> [What is being asked] Output only the stretch of the listing that starts at the line containing "sky130_fd_sc_hd__nor4_4 sky130_fd_sc_hd__nor4_1 \" and ends at the line containing "sky130_fd_sc_hd__nor4bb_4 sky130_fd_sc_hd__nor4bb_1 \", reproduced exactly with both ends.

[Start of Attachment]

From an optimization exercise on the open Yosys and OpenROAD flow, aimed at small area; shortcuts taken in it are not production practice.
Function was checked by simulation only, so behaviour that the tests miss may differ from the original.
Power and IR drop assume default switching activity.

==> flow/design.v (outline; a module is shown in full before it is edited, if it fits) <==
// module sobol_gen_cfg: 31 lines
// module sobol_gen_core: 1247 lines
// module sobol_sequence_generator_top: 119 lines
module sobol_sequence_generator_top #(
  parameter int NUM_DIMS = 8
) (
  input  logic                                 clk,
  input  logic                                 rst_n,
  input  logic                                 in_valid,
  output logic                                 in_stall,
  input  logic                                 in_restart,
  output logic                                 out_valid,
  input  logic                                 out_stall,
  output logic [31:0]                          out_point_index,
  output logic                                 out_last_point,
  output logic [31:0]                          out_coord_0,
  output logic [31:0]                          out_coord_1,
  output logic [31:0]                          out_coord_2,
  output logic [31:0]                          out_coord_3,
  output logic [31:0]                          out_coord_4,
  output logic [31:0]                          out_coord_5,
  output logic [31:0]                          out_coord_6,
  output logic [31:0]                          out_coord_7,
  input  logic                                 psel,
  input  logic                                 penable,
  input  logic                                 pwrite,
  input  logic [sobol_gen_pkg::CFG_ADDR_W-1:0] paddr,
  input  logic [sobol_gen_pkg::CFG_DATA_W-1:0] pwdata,
  output logic [sobol_gen_pkg::CFG_DATA_W-1:0] prdata,
  output logic                                 pready
);
  // ...
==> flow/flow/run.sh <==
#!/bin/bash
# The standard layout (standard.sh: ORFS with the standard flow's config), with these changes:
# - the port buffers buffer_ports inserts are the smallest buffer, buf_1,
#   instead of the tool's default pick; every port still gets its buffer;
# - after synthesis, flow/downsize.tcl swaps each upsized combinational cell
#   for its family's smallest size (same function); the flow's own repair
#   steps then resize or buffer what slew, capacitance and timing need;
# - during placement (flow/smallbuf.tcl) repair buffers only with buf_1/buf_2
#   (or clkbuf_1/clkbuf_2), not larger buffers or delay cells;
# - clock tree synthesis without dummy loads.
# Registers are untouched: the netlist keeps the standard synthesis's flops.
set -euo pipefail
bash standard.sh 'BUFFER_PORTS_ARGS=-buffer_cell sky130_fd_sc_hd__buf_1' \
  "POST_SYNTH_TCL=$(pwd)/flow/downsize.tcl" \
  "PRE_GLOBAL_PLACE_TCL=$(pwd)/flow/smallbuf.tcl" \
  "PRE_RESIZE_TCL=$(pwd)/flow/smallbuf.tcl" \
  'CTS_ARGS=-sink_clustering_enable -repair_clock_nets -buf_list sky130_fd_sc_hd__clkbuf_8 -dont_use_dummy_load' \
  finish > orfs_make.log 2>&1
==> flow/flow/downsize.tcl <==
# Swap every combinational cell that synthesis upsized for its family's
# smallest size; the flow's repair steps then size up or buffer only what
# slew, capacitance and timing need.
set ds_map [dict create \
  sky130_fd_sc_hd__a2111o_2 sky130_fd_sc_hd__a2111o_1 \
  sky130_fd_sc_hd__a2111o_4 sky130_fd_sc_hd__a2111o_1 \
  sky130_fd_sc_hd__a2111oi_1 sky130_fd_sc_hd__a2111oi_0 \
  sky130_fd_sc_hd__a2111oi_2 sky130_fd_sc_hd__a2111oi_0 \
  sky130_fd_sc_hd__a2111oi_4 sky130_fd_sc_hd__a2111oi_0 \
  sky130_fd_sc_hd__a211o_2 sky130_fd_sc_hd__a211o_1 \
  sky130_fd_sc_hd__a211o_4 sky130_fd_sc_hd__a211o_1 \
  sky130_fd_sc_hd__a211oi_2 sky130_fd_sc_hd__a211oi_1 \
  sky130_fd_sc_hd__a211oi_4 sky130_fd_sc_hd__a211oi_1 \
  sky130_fd_sc_hd__a21bo_4 sky130_fd_sc_hd__a21bo_1 \
  sky130_fd_sc_hd__a21boi_2 sky130_fd_sc_hd__a21boi_0 \
  sky130_fd_sc_hd__a21boi_4 sky130_fd_sc_hd__a21boi_0 \
  sky130_fd_sc_hd__a21o_2 sky130_fd_sc_hd__a21o_1 \
  sky130_fd_sc_hd__a21o_4 sky130_fd_sc_hd__a21o_1 \
  sky130_fd_sc_hd__a21oi_2 sky130_fd_sc_hd__a21oi_1 \
  sky130_fd_sc_hd__a21oi_4 sky130_fd_sc_hd__a21oi_1 \
  sky130_fd_sc_hd__a221o_2 sky130_fd_sc_hd__a221o_1 \
  sky130_fd_sc_hd__a221o_4 sky130_fd_sc_hd__a221o_1 \
  sky130_fd_sc_hd__a221oi_2 sky130_fd_sc_hd__a221oi_1 \
  sky130_fd_sc_hd__a221oi_4 sky130_fd_sc_hd__a221oi_1 \
  sky130_fd_sc_hd__a22o_2 sky130_fd_sc_hd__a22o_1 \
  sky130_fd_sc_hd__a22o_4 sky130_fd_sc_hd__a22o_1 \
  sky130_fd_sc_hd__a22oi_2 sky130_fd_sc_hd__a22oi_1 \
  sky130_fd_sc_hd__a22oi_4 sky130_fd_sc_hd__a22oi_1 \
  sky130_fd_sc_hd__a2bb2o_2 sky130_fd_sc_hd__a2bb2o_1 \
  sky130_fd_sc_hd__a2bb2o_4 sky130_fd_sc_hd__a2bb2o_1 \
  sky130_fd_sc_hd__a2bb2oi_2 sky130_fd_sc_hd__a2bb2oi_1 \
  sky130_fd_sc_hd__a2bb2oi_4 sky130_fd_sc_hd__a2bb2oi_1 \
  sky130_fd_sc_hd__a311o_2 sky130_fd_sc_hd__a311o_1 \
  sky130_fd_sc_hd__a311o_4 sky130_fd_sc_hd__a311o_1 \
  sky130_fd_sc_hd__a311oi_2 sky130_fd_sc_hd__a311oi_1 \
  sky130_fd_sc_hd__a311oi_4 sky130_fd_sc_hd__a311oi_1 \
  sky130_fd_sc_hd__a31o_4 sky130_fd_sc_hd__a31o_1 \
  sky130_fd_sc_hd__a31oi_2 sky130_fd_sc_hd__a31oi_1 \
  sky130_fd_sc_hd__a31oi_4 sky130_fd_sc_hd__a31oi_1 \
  sky130_fd_sc_hd__a32o_2 sky130_fd_sc_hd__a32o_1 \
  sky130_fd_sc_hd__a32o_4 sky130_fd_sc_hd__a32o_1 \
  sky130_fd_sc_hd__a32oi_2 sky130_fd_sc_hd__a32oi_1 \
  sky130_fd_sc_hd__a32oi_4 sky130_fd_sc_hd__a32oi_1 \
  sky130_fd_sc_hd__a41o_2 sky130_fd_sc_hd__a41o_1 \
  sky130_fd_sc_hd__a41o_4 sky130_fd_sc_hd__a41o_1 \
  sky130_fd_sc_hd__a41oi_2 sky130_fd_sc_hd__a41oi_1 \
  sky130_fd_sc_hd__a41oi_4 sky130_fd_sc_hd__a41oi_1 \
  sky130_fd_sc_hd__and2_2 sky130_fd_sc_hd__and2_0 \
  sky130_fd_sc_hd__and2_4 sky130_fd_sc_hd__and2_0 \
  sky130_fd_sc_hd__and2b_2 sky130_fd_sc_hd__and2b_1 \
  sky130_fd_sc_hd__and2b_4 sky130_fd_sc_hd__and2b_1 \
  sky130_fd_sc_hd__and3_2 sky130_fd_sc_hd__and3_1 \
  sky130_fd_sc_hd__and3_4 sky130_fd_sc_hd__and3_1 \
  sky130_fd_sc_hd__and3b_2 sky130_fd_sc_hd__and3b_1 \
  sky130_fd_sc_hd__and3b_4 sky130_fd_sc_hd__and3b_1 \
  sky130_fd_sc_hd__and4_2 sky130_fd_sc_hd__and4_1 \
  sky130_fd_sc_hd__and4_4 sky130_fd_sc_hd__and4_1 \
  sky130_fd_sc_hd__and4b_2 sky130_fd_sc_hd__and4b_1 \
  sky130_fd_sc_hd__and4b_4 sky130_fd_sc_hd__and4b_1 \
  sky130_fd_sc_hd__and4bb_4 sky130_fd_sc_hd__and4bb_1 \
  sky130_fd_sc_hd__buf_6 sky130_fd_sc_hd__buf_2 \
  sky130_fd_sc_hd__buf_8 sky130_fd_sc_hd__buf_2 \
  sky130_fd_sc_hd__buf_12 sky130_fd_sc_hd__buf_2 \
  sky130_fd_sc_hd__buf_16 sky130_fd_sc_hd__buf_2 \
  sky130_fd_sc_hd__bufbuf_16 sky130_fd_sc_hd__bufbuf_8 \
  sky130_fd_sc_hd__bufinv_16 sky130_fd_sc_hd__bufinv_8 \
  sky130_fd_sc_hd__clkbuf_2 sky130_fd_sc_hd__clkbuf_1 \
  sky130_fd_sc_hd__clkbuf_4 sky130_fd_sc_hd__clkbuf_1 \
  sky130_fd_sc_hd__clkbuf_8 sky130_fd_sc_hd__clkbuf_1 \
  sky130_fd_sc_hd__clkbuf_16 sky130_fd_sc_hd__clkbuf_1 \
  sky130_fd_sc_hd__clkdlybuf4s15_2 sky130_fd_sc_hd__clkdlybuf4s15_1 \
  sky130_fd_sc_hd__clkdlybuf4s50_2 sky130_fd_sc_hd__clkdlybuf4s50_1 \
  sky130_fd_sc_hd__clkinv_2 sky130_fd_sc_hd__clkinv_1 \
  sky130_fd_sc_hd__clkinv_4 sky130_fd_sc_hd__clkinv_1 \
  sky130_fd_sc_hd__clkinv_8 sky130_fd_sc_hd__clkinv_1 \
  sky130_fd_sc_hd__clkinv_16 sky130_fd_sc_hd__clkinv_1 \
  sky130_fd_sc_hd__clkinvlp_4 sky130_fd_sc_hd__clkinvlp_2 \
  sky130_fd_sc_hd__ebufn_2 sky130_fd_sc_hd__ebufn_1 \
  sky130_fd_sc_hd__ebufn_4 sky130_fd_sc_hd__ebufn_1 \
  sky130_fd_sc_hd__ebufn_8 sky130_fd_sc_hd__ebufn_1 \
  sky130_fd_sc_hd__einvn_1 sky130_fd_sc_hd__einvn_0 \
  sky130_fd_sc_hd__einvn_2 sky130_fd_sc_hd__einvn_0 \
  sky130_fd_sc_hd__einvn_4 sky130_fd_sc_hd__einvn_0 \
  sky130_fd_sc_hd__einvn_8 sky130_fd_sc_hd__einvn_0 \
  sky130_fd_sc_hd__einvp_2 sky130_fd_sc_hd__einvp_1 \
  sky130_fd_sc_hd__einvp_4 sky130_fd_sc_hd__einvp_1 \
  sky130_fd_sc_hd__einvp_8 sky130_fd_sc_hd__einvp_1 \
  sky130_fd_sc_hd__fa_2 sky130_fd_sc_hd__fa_1 \
  sky130_fd_sc_hd__fa_4 sky130_fd_sc_hd__fa_1 \
  sky130_fd_sc_hd__ha_2 sky130_fd_sc_hd__ha_1 \
  sky130_fd_sc_hd__ha_4 sky130_fd_sc_hd__ha_1 \
  sky130_fd_sc_hd__inv_4 sky130_fd_sc_hd__inv_1 \
  sky130_fd_sc_hd__inv_6 sky130_fd_sc_hd__inv_1 \
  sky130_fd_sc_hd__inv_8 sky130_fd_sc_hd__inv_1 \
  sky130_fd_sc_hd__inv_12 sky130_fd_sc_hd__inv_1 \
  sky130_fd_sc_hd__inv_16 sky130_fd_sc_hd__inv_1 \
  sky130_fd_sc_hd__maj3_2 sky130_fd_sc_hd__maj3_1 \
  sky130_fd_sc_hd__maj3_4 sky130_fd_sc_hd__maj3_1 \
  sky130_fd_sc_hd__mux2_4 sky130_fd_sc_hd__mux2_1 \
  sky130_fd_sc_hd__mux2_8 sky130_fd_sc_hd__mux2_1 \
  sky130_fd_sc_hd__mux4_4 sky130_fd_sc_hd__mux4_2 \
  sky130_fd_sc_hd__mux4_1 sky130_fd_sc_hd__mux4_2 \
  sky130_fd_sc_hd__nand2_2 sky130_fd_sc_hd__nand2_1 \
  sky130_fd_sc_hd__nand2_4 sky130_fd_sc_hd__nand2_1 \
  sky130_fd_sc_hd__nand2_8 sky130_fd_sc_hd__nand2_1 \
  sky130_fd_sc_hd__nand2b_2 sky130_fd_sc_hd__nand2b_1 \
  sky130_fd_sc_hd__nand2b_4 sky130_fd_sc_hd__nand2b_1 \
  sky130_fd_sc_hd__nand3_2 sky130_fd_sc_hd__nand3_1 \
  sky130_fd_sc_hd__nand3_4 sky130_fd_sc_hd__nand3_1 \
  sky130_fd_sc_hd__nand3b_2 sky130_fd_sc_hd__nand3b_1 \
  sky130_fd_sc_hd__nand3b_4 sky130_fd_sc_hd__nand3b_1 \
  sky130_fd_sc_hd__nand4_2 sky130_fd_sc_hd__nand4_1 \
  sky130_fd_sc_hd__nand4_4 sky130_fd_sc_hd__nand4_1 \
  sky130_fd_sc_hd__nand4b_2 sky130_fd_sc_hd__nand4b_1 \
  sky130_fd_sc_hd__nand4b_4 sky130_fd_sc_hd__nand4b_1 \
  sky130_fd_sc_hd__nand4bb_2 sky130_fd_sc_hd__nand4bb_1 \
  sky130_fd_sc_hd__nand4bb_4 sky130_fd_sc_hd__nand4bb_1 \
  sky130_fd_sc_hd__nor2_2 sky130_fd_sc_hd__nor2_1 \
  sky130_fd_sc_hd__nor2_4 sky130_fd_sc_hd__nor2_1 \
  sky130_fd_sc_hd__nor2_8 sky130_fd_sc_hd__nor2_1 \
  sky130_fd_sc_hd__nor2b_2 sky130_fd_sc_hd__nor2b_1 \
  sky130_fd_sc_hd__nor2b_4 sky130_fd_sc_hd__nor2b_1 \
  sky130_fd_sc_hd__nor3_2 sky130_fd_sc_hd__nor3_1 \
  sky130_fd_sc_hd__nor3_4 sky130_fd_sc_hd__nor3_1 \
  sky130_fd_sc_hd__nor3b_2 sky130_fd_sc_hd__nor3b_1 \
  sky130_fd_sc_hd__nor3b_4 sky130_fd_sc_hd__nor3b_1 \
  sky130_fd_sc_hd__nor4_2 sky130_fd_sc_hd__nor4_1 \
  sky130_fd_sc_hd__nor4_4 sky130_fd_sc_hd__nor4_1 \
  sky130_fd_sc_hd__nor4b_2 sky130_fd_sc_hd__nor4b_1 \
  sky130_fd_sc_hd__nor4b_4 sky130_fd_sc_hd__nor4b_1 \
  sky130_fd_sc_hd__nor4bb_2 sky130_fd_sc_hd__nor4bb_1 \
  sky130_fd_sc_hd__nor4bb_4 sky130_fd_sc_hd__nor4bb_1 \
  sky130_fd_sc_hd__o2111a_2 sky130_fd_sc_hd__o2111a_1 \
  sky130_fd_sc_hd__o2111a_4 sky130_fd_sc_hd__o2111a_1 \
  sky130_fd_sc_hd__o2111ai_2 sky130_fd_sc_hd__o2111ai_1 \
  sky130_fd_sc_hd__o2111ai_4 sky130_fd_sc_hd__o2111ai_1 \
  sky130_fd_sc_hd__o211a_4 sky130_fd_sc_hd__o211a_1 \
  sky130_fd_sc_hd__o211ai_2 sky130_fd_sc_hd__o211ai_1 \
  sky130_fd_sc_hd__o211ai_4 sky130_fd_sc_hd__o211ai_1 \
  sky130_fd_sc_hd__o21a_2 sky130_fd_sc_hd__o21a_1 \
  sky130_fd_sc_hd__o21a_4 sky130_fd_sc_hd__o21a_1 \
  sky130_fd_sc_hd__o21ai_2 sky130_fd_sc_hd__o21ai_0 \
  sky130_fd_sc_hd__o21ai_4 sky130_fd_sc_hd__o21ai_0 \
  sky130_fd_sc_hd__o21ba_4 sky130_fd_sc_hd__o21ba_1 \
  sky130_fd_sc_hd__o21bai_2 sky130_fd_sc_hd__o21bai_1 \
  sky130_fd_sc_hd__o21bai_4 sky130_fd_sc_hd__o21bai_1 \
  sky130_fd_sc_hd__o221a_4 sky130_fd_sc_hd__o221a_1 \
  sky130_fd_sc_hd__o221ai_2 sky130_fd_sc_hd__o221ai_1 \
  sky130_fd_sc_hd__o221ai_4 sky130_fd_sc_hd__o221ai_1 \
  sky130_fd_sc_hd__o22a_2 sky130_fd_sc_hd__o22a_1 \
  sky130_fd_sc_hd__o22a_4 sky130_fd_sc_hd__o22a_1 \
  sky130_fd_sc_hd__o22ai_2 sky130_fd_sc_hd__o22ai_1 \
  sky130_fd_sc_hd__o22ai_4 sky130_fd_sc_hd__o22ai_1 \
  sky130_fd_sc_hd__o2bb2a_2 sky130_fd_sc_hd__o2bb2a_1 \
  sky130_fd_sc_hd__o2bb2a_4 sky130_fd_sc_hd__o2bb2a_1 \
  sky130_fd_sc_hd__o2bb2ai_2 sky130_fd_sc_hd__o2bb2ai_1 \
  sky130_fd_sc_hd__o2bb2ai_4 sky130_fd_sc_hd__o2bb2ai_1 \
  sky130_fd_sc_hd__o311a_2 sky130_fd_sc_hd__o311a_1 \
  sky130_fd_sc_hd__o311a_4 sky130_fd_sc_hd__o311a_1 \
  sky130_fd_sc_hd__o311ai_2 sky130_fd_sc_hd__o311ai_0 \
  sky130_fd_sc_hd__o311ai_4 sky130_fd_sc_hd__o311ai_0 \
  sky130_fd_sc_hd__o31a_2 sky130_fd_sc_hd__o31a_1 \
  sky130_fd_sc_hd__o31a_4 sky130_fd_sc_hd__o31a_1 \
  sky130_fd_sc_hd__o31ai_2 sky130_fd_sc_hd__o31ai_1 \
  sky130_fd_sc_hd__o31ai_4 sky130_fd_sc_hd__o31ai_1 \
  sky130_fd_sc_hd__o32a_2 sky130_fd_sc_hd__o32a_1 \
  sky130_fd_sc_hd__o32a_4 sky130_fd_sc_hd__o32a_1 \
  sky130_fd_sc_hd__o32ai_2 sky130_fd_sc_hd__o32ai_1 \
  sky130_fd_sc_hd__o32ai_4 sky130_fd_sc_hd__o32ai_1 \
  sky130_fd_sc_hd__o41a_2 sky130_fd_sc_hd__o41a_1 \
  sky130_fd_sc_hd__o41a_4 sky130_fd_sc_hd__o41a_1 \
  sky130_fd_sc_hd__o41ai_2 sky130_fd_sc_hd__o41ai_1 \
  sky130_fd_sc_hd__o41ai_4 sky130_fd_sc_hd__o41ai_1 \
  sky130_fd_sc_hd__or2_4 sky130_fd_sc_hd__or2_0 \
  sky130_fd_sc_hd__or2b_2 sky130_fd_sc_hd__or2b_1 \
  sky130_fd_sc_hd__or2b_4 sky130_fd_sc_hd__or2b_1 \
  sky130_fd_sc_hd__or3_2 sky130_fd_sc_hd__or3_1 \
  sky130_fd_sc_hd__or3_4 sky130_fd_sc_hd__or3_1 \
  sky130_fd_sc_hd__or3b_4 sky130_fd_sc_hd__or3b_1 \
  sky130_fd_sc_hd__or4_2 sky130_fd_sc_hd__or4_1 \
  sky130_fd_sc_hd__or4_4 sky130_fd_sc_hd__or4_1 \
  sky130_fd_sc_hd__or4b_4 sky130_fd_sc_hd__or4b_1 \
  sky130_fd_sc_hd__or4bb_2 sky130_fd_sc_hd__or4bb_1 \
  sky130_fd_sc_hd__or4bb_4 sky130_fd_sc_hd__or4bb_1 \
  sky130_fd_sc_hd__sdlclkp_2 sky130_fd_sc_hd__sdlclkp_1 \
  sky130_fd_sc_hd__sdlclkp_4 sky130_fd_sc_hd__sdlclkp_1 \
  sky130_fd_sc_hd__xnor2_2 sky130_fd_sc_hd__xnor2_1 \
  sky130_fd_sc_hd__xnor2_4 sky130_fd_sc_hd__xnor2_1 \
  sky130_fd_sc_hd__xnor3_2 sky130_fd_sc_hd__xnor3_1 \
  sky130_fd_sc_hd__xnor3_4 sky130_fd_sc_hd__xnor3_1 \
  sky130_fd_sc_hd__xor2_2 sky130_fd_sc_hd__xor2_1 \
  sky130_fd_sc_hd__xor2_4 sky130_fd_sc_hd__xor2_1 \
  sky130_fd_sc_hd__xor3_2 sky130_fd_sc_hd__xor3_1 \
  sky130_fd_sc_hd__xor3_4 sky130_fd_sc_hd__xor3_1 \
]
set ds_count 0
foreach inst [[ord::get_db_block] getInsts] {
  set m [[$inst getMaster] getName]
  if { [dict exists $ds_map $m] } {
    replace_cell [$inst getName] [dict get $ds_map $m]
    incr ds_count
  }
}
puts "downsize.tcl: swapped $ds_count cells for their smallest size"
==> flow/flow/smallbuf.tcl <==
set_dont_use [get_lib_cells {sky130_fd_sc_hd__buf_4 sky130_fd_sc_hd__buf_6 sky130_fd_sc_hd__buf_8 sky130_fd_sc_hd__buf_12 sky130_fd_sc_hd__buf_16 sky130_fd_sc_hd__clkbuf_4 sky130_fd_sc_hd__clkbuf_8 sky130_fd_sc_hd__clkbuf_16 sky130_fd_sc_hd__dlygate4sd* sky130_fd_sc_hd__dlymetal6s* sky130_fd_sc_hd__clkdlybuf4s* sky130_fd_sc_hd__bufbuf_* sky130_fd_sc_hd__bufinv_*}]
==> flow/standard.sh <==
#!/bin/bash
# synth_recipe.tcl (not shown) runs the flow's synth.tcl, then flattens the netlist and writes it again
# the make line also repeats each setting of config.mk as NAME=value (left out here)
make -C /OpenROAD-flow-scripts/flow DESIGN_CONFIG=/design/flow/config.mk WORK_HOME=/design/flow/orfs CLKGATE_MAP_FILE= SYNTH_SCRIPT=/design/flow/synth_recipe.tcl "${@:-finish}"
==> flow/config.mk <==
export PLATFORM = sky130hd
export DESIGN_NAME = sobol_sequence_generator_top
export DESIGN_NICKNAME = sobol_sequence_generator_top
export VERILOG_FILES = /design/flow/design.v
export SDC_FILE = /design/flow/constraint.sdc
export NUM_CORES = 4
export LEC_CHECK = 0
export CAP_MARGIN = 20
export CORE_MARGIN = 2
export CORE_UTILIZATION = 65
export CTS_BUF_LIST = sky130_fd_sc_hd__clkbuf_8
export PLACE_DENSITY = 0.8
export SLEW_MARGIN = 20
==> flow/constraint.sdc <==
create_clock -name core_clock -period 7.0 [get_ports {clk}]
set_input_delay 1.4000 -clock core_clock [delete_from_list [all_inputs] [get_ports {clk}]]
set_output_delay 1.4000 -clock core_clock [all_outputs]
set_load 0.01 [all_outputs]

[End of Attachment]

> [Answer for this exercise]
  sky130_fd_sc_hd__nor4_4 sky130_fd_sc_hd__nor4_1 \
  sky130_fd_sc_hd__nor4b_2 sky130_fd_sc_hd__nor4b_1 \
  sky130_fd_sc_hd__nor4b_4 sky130_fd_sc_hd__nor4b_1 \
  sky130_fd_sc_hd__nor4bb_2 sky130_fd_sc_hd__nor4bb_1 \
  sky130_fd_sc_hd__nor4bb_4 sky130_fd_sc_hd__nor4bb_1 \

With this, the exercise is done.